This is an optimization exercise on Yosys and OpenROAD, whose aim is small area, not a production implementation. Only simulation tests tie the RTL to the original design; equivalence was not proved. No activity file was given, so power comes from the tool's default toggle rates.

Setup of v18:
## puf_chal_dispatcher
module puf_chal_dispatcher #(
    parameter int unsigned NUM_REQ = puf_chal_pkg::DefNumReq,
    parameter int unsigned CHAL_W  = puf_chal_pkg::DefChalW,
    parameter int unsigned RNG_W   = puf_chal_pkg::DefRngW,
    parameter int unsigned WARMUP  = 16
) (
    input  logic                       clk,
    input  logic                       reset,
    input  logic [RNG_W-1:0]           rng_word,
    input  logic [NUM_REQ-1:0]         req,
    output logic [NUM_REQ-1:0]         gnt,
    output logic [CHAL_W-1:0]          chal,
    output logic                       chal_valid,
    output logic [$clog2(NUM_REQ)-1:0] chal_id,
    output logic                       ready
);
    localparam int unsigned SLICES = puf_chal_pkg::slices(RNG_W, CHAL_W);
    localparam int unsigned IDW    = $clog2(NUM_REQ);
    localparam int unsigned SIW    = $clog2(SLICES);
    logic               warm_n_q, load_q, serve_q;
    logic [SIW-1:0]     cnt_q;       
    logic [IDW-1:0]     rr_ptr_q;
    logic               valid_q;
    logic               hold_inv_q;
    logic [RNG_W-1:0]   hold_q;
    logic               arb_any;
    logic [IDW-1:0]     arb_idx;
    logic               grant;
    puf_rr_arbiter #(
        .NUM_REQ (NUM_REQ)
    ) u_arb (
        .req_i    (req),
        .rr_ptr_i (rr_ptr_q),
        .any_o    (arb_any),
        .idx_o    (arb_idx)
    );
    assign grant = serve_q & arb_any;
    always_ff @(posedge clk or negedge reset) begin
        if (!reset) begin
            warm_n_q <= 1'b0;
            load_q   <= 1'b0;
            serve_q  <= 1'b0;
            cnt_q    <= '0;
            rr_ptr_q <= '0;
            valid_q  <= 1'b0;
        end else begin
            valid_q <= grant;
            if (!warm_n_q || grant) begin
                cnt_q <= cnt_q + SIW'(1);
            end
            if (grant) begin
                rr_ptr_q <= arb_idx + IDW'(1);
            end
            if (!warm_n_q) begin
                if (cnt_q == SIW'(WARMUP - 1)) begin
                    warm_n_q <= 1'b1;
                    load_q   <= 1'b1;
                end
            end else if (load_q) begin
                load_q  <= 1'b0;
                serve_q <= 1'b1;
            end else if (grant && (cnt_q == SIW'(SLICES - 1))) begin
  ...
==> flow/config.mk <==
export PLATFORM = sky130hd
export DESIGN_NAME = puf_chal_dispatcher
export DESIGN_NICKNAME = puf_chal_dispatcher
export VERILOG_FILES = /design/flow/design.v
export SDC_FILE = /design/flow/constraint.sdc
export NUM_CORES = 4
export LEC_CHECK = 0
export CAP_MARGIN = 20
export CORE_MARGIN = 2
export CORE_UTILIZATION = 40
export SLEW_MARGIN = 20
==> flow/constraint.sdc <==
create_clock -name core_clock -period 5.0 [get_ports {clk}]
set_input_delay 1.0000 -clock core_clock [delete_from_list [all_inputs] [get_ports {clk}]]
set_output_delay 1.0000 -clock core_clock [all_outputs]
set_load 0.01 [all_outputs]
standard.sh (not shown) runs the stock make flow with config.mk's settings and CLKGATE_MAP_FILE= SYNTH_SCRIPT=/design/flow/synth_recipe.tcl, a recipe that flattens the netlist after the stock synthesis.
==> flow/flow/run.sh <==
#!/bin/bash
set -euo pipefail
here=$(pwd)
flowdir=$here/flow

# Synthesis script: synth_recipe.tcl with abc's -script argument replaced.
{
  echo 'proc abc {args} {'
  echo '  set i [lsearch -exact $args -script]'
  echo "  if { \$i >= 0 } { lset args [expr {\$i + 1}] $flowdir/abc_amap.script }"
  echo '  yosys abc {*}$args'
  echo '}'
  cat "$here/synth_recipe.tcl"
} > "$here/own_synth.tcl"

sed -e "s#SYNTH_SCRIPT=[^ ]*synth_recipe.tcl#SYNTH_SCRIPT=$here/own_synth.tcl 'BUFFER_PORTS_ARGS=-buffer_cell sky130_fd_sc_hd__buf_1'#" \
  "$here/standard.sh" > "$here/own_standard.sh"
grep -q own_synth.tcl "$here/own_standard.sh"

bash "$here/own_standard.sh" > "$here/own_flow.log" 2>&1
==> flow/flow/abc_amap.script <==
strash
dch
amap
topo
What ended v18 was a tool error in 3_2_place_iop; the run never finished.
> inputs changed (v18 -> v58)
Settings: clearing CORE_MARGIN, which used to be 2; putting DIE_AREA at 0 0 380 380 where nothing was set; putting CORE_AREA at 4 4 376 376 where nothing was set; clearing CORE_UTILIZATION, which used to be 40.
==> flow/run.sh (new file) <==
#!/bin/bash
# synth_recipe.tcl (not shown) runs the flow's synth.tcl, then flattens the netlist and writes it again
# the make line also repeats each setting of config.mk as NAME=value (left out here)
make -C /OpenROAD-flow-scripts/flow DESIGN_CONFIG=/design/flow/config.mk WORK_HOME=/design/flow/orfs CLKGATE_MAP_FILE= SYNTH_SCRIPT=/design/flow/synth_recipe.tcl finish
removed: flow/flow/run.sh
removed: flow/flow/abc_amap.script
removed: flow/standard.sh
## What came out
- v58 completed; timing, DRC and antenna clean
- NOTE count of different cell masters after synthesis v18->v58 increased by more than half
- Lower compound-cell area share of the yosys netlist among v18 and v58: v18
- Row net count of the mapped netlist: v58 higher / v18 lower
- Diff v18 -> v58: number of core rows now sits higher; vertical die dimension rose by 94 µm; xor/xnor share of the synthesized area went up.
- In v58, the netlist area before placement came out 18% above the value in v18.
- Relative to v18, portion of netlist area occupied by mux cells has increased by 0.17 points in v58.
- Min synthesized cell count across v18 and v58: v18
- Compared with v18, v58 shows effective utilization at floorplan lower by 13 points.
- Diff v18..v58 | synthesized-area fraction occupied by adder cells | negligible
Changes in v26 relative to v58:
==> flow/flow/run.sh (new file) <==
#!/bin/bash
set -euo pipefail
here=$(pwd)
flowdir=$here/flow

# Synthesis script: synth_recipe.tcl with abc's -script argument replaced.
{
  echo 'proc abc {args} {'
  echo '  set i [lsearch -exact $args -script]'
  echo "  if { \$i >= 0 } { lset args [expr {\$i + 1}] $flowdir/abc_amap.script }"
  echo '  yosys abc {*}$args'
  echo '}'
  cat "$here/synth_recipe.tcl"
} > "$here/own_synth.tcl"

sed -e "s#SYNTH_SCRIPT=[^ ]*synth_recipe.tcl#SYNTH_SCRIPT=$here/own_synth.tcl 'BUFFER_PORTS_ARGS=-buffer_cell sky130_fd_sc_hd__buf_1' 'CTS_ARGS=-sink_clustering_enable -repair_clock_nets -dont_use_dummy_load -sink_clustering_size 20 -sink_clustering_max_diameter 100'#" \
  "$here/standard.sh" > "$here/own_standard.sh"
grep -q own_synth.tcl "$here/own_standard.sh"

bash "$here/own_standard.sh" > "$here/own_flow.log" 2>&1
==> flow/flow/abc_amap.script (new file) <==
strash
dch
amap
topo
==> flow/standard.sh (new file) <==
#!/bin/bash
# synth_recipe.tcl (not shown) runs the flow's synth.tcl, then flattens the netlist and writes it again
# the make line also repeats each setting of config.mk as NAME=value (left out here)
make -C /OpenROAD-flow-scripts/flow DESIGN_CONFIG=/design/flow/config.mk WORK_HOME=/design/flow/orfs CLKGATE_MAP_FILE= SYNTH_SCRIPT=/design/flow/synth_recipe.tcl "${@:-finish}"
removed: flow/run.sh
--- outcome ---
v26 vs v58: transition time of the tightest slew-check pin up. Across v58 and v26, the outcome is the same: a clean finish for every run. Share of final-layout standard cells stronger than drive strength 1 is higher on v58. Taking v58 as the reference, in v26 wire length of the first global-routing pass now smaller; final count of negative-setup-slack endpoints flat; portion of netlist area occupied by mux cells decreased 0.17 points; average size of a mapped cell up about 34%. When v26 is measured against v58, its power per cell area turns out about 16% higher.
The inputs of v59 differ from those of v26 as listed below.
-- flow/flow/run.sh --
<<< v26, line 16
sed -e "s#SYNTH_SCRIPT=[^ ]*synth_recipe.tcl#SYNTH_SCRIPT=$here/own_synth.tcl 'BUFFER_PORTS_ARGS=-buffer_cell sky130_fd_sc_hd__buf_1' 'CTS_ARGS=-sink_clustering_enable -repair_clock_nets -dont_use_dummy_load -sink_clustering_size 20 -sink_clustering_max_diameter 100'#" \
>>> v59, line 16
sed -e "s#SYNTH_SCRIPT=[^ ]*synth_recipe.tcl#SYNTH_SCRIPT=$here/own_synth.tcl 'BUFFER_PORTS_ARGS=-buffer_cell sky130_fd_sc_hd__buf_1'#" \
==> comparison <==
- v59 vs. v26: first-pass GRT wire length has increased; slew at the pin with the worst max-slew slack has increased.
- Sort v26 and v59 by total leakage power desc -> top: v59
- Comparing v26 and v59, number of clock buffers in the layout is lower on v26.
- Side by side, fraction of power consumed by the clock network turned out higher in v59 than in v26.
- On final period demand of the worst path, v59 does better than v26.
- Re synthesized instance count: no difference whatsoever between v26 and v59.
- Total number of vias of v59 exceeds that of v26 slightly.
- Compared to v26, the router laid down more metal wire for v59.
- Sequential share of layout area for v59: 2.5 points down relative to v26

## separate check: timing with driven ports
Ports are ideal in the flow. The routed layouts listed here were re-timed in OpenROAD. Step 1 sets driving cells, clkbuf_16 on the clock port and buf_2 on the other inputs (assumed; they add their load-dependent delay and slew). Step 2 also shifts input and output timing later by t, the mid clock arrival at the registers, as if the neighbouring blocks saw the same clock. Slacks: ideal ports / drivers / drivers and shift; pairs: ideal ports / drivers.
run	shift t [ns]	setup slack, ns	hold slack, ns	worst register clock-pin slew, ns	cell pins on the clock port's net
v58	0.782	1.115 / 1.036 / 1.003	0.422 / 0.422 / 0.422	0.07 / 0.07	1
v26	0.692	0.901 / 0.901 / 0.787	0.333 / 0.299 / 0.426	0.09 / 0.09	1
v59	0.736	0.907 / 0.907 / 0.783	0.272 / 0.238 / 0.437	0.07 / 0.07	1
After both steps setup and hold are still met in every run listed. For v59, which loses most, drivers alone change the setup slack by 0.000 ns; drivers and shift together by -0.124 ns.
===============
- WHAT NEEDS TO BE DONE -
Lines with the word "pass": tally them across the material and give only the total.

- SOLVED EXERCISE -
2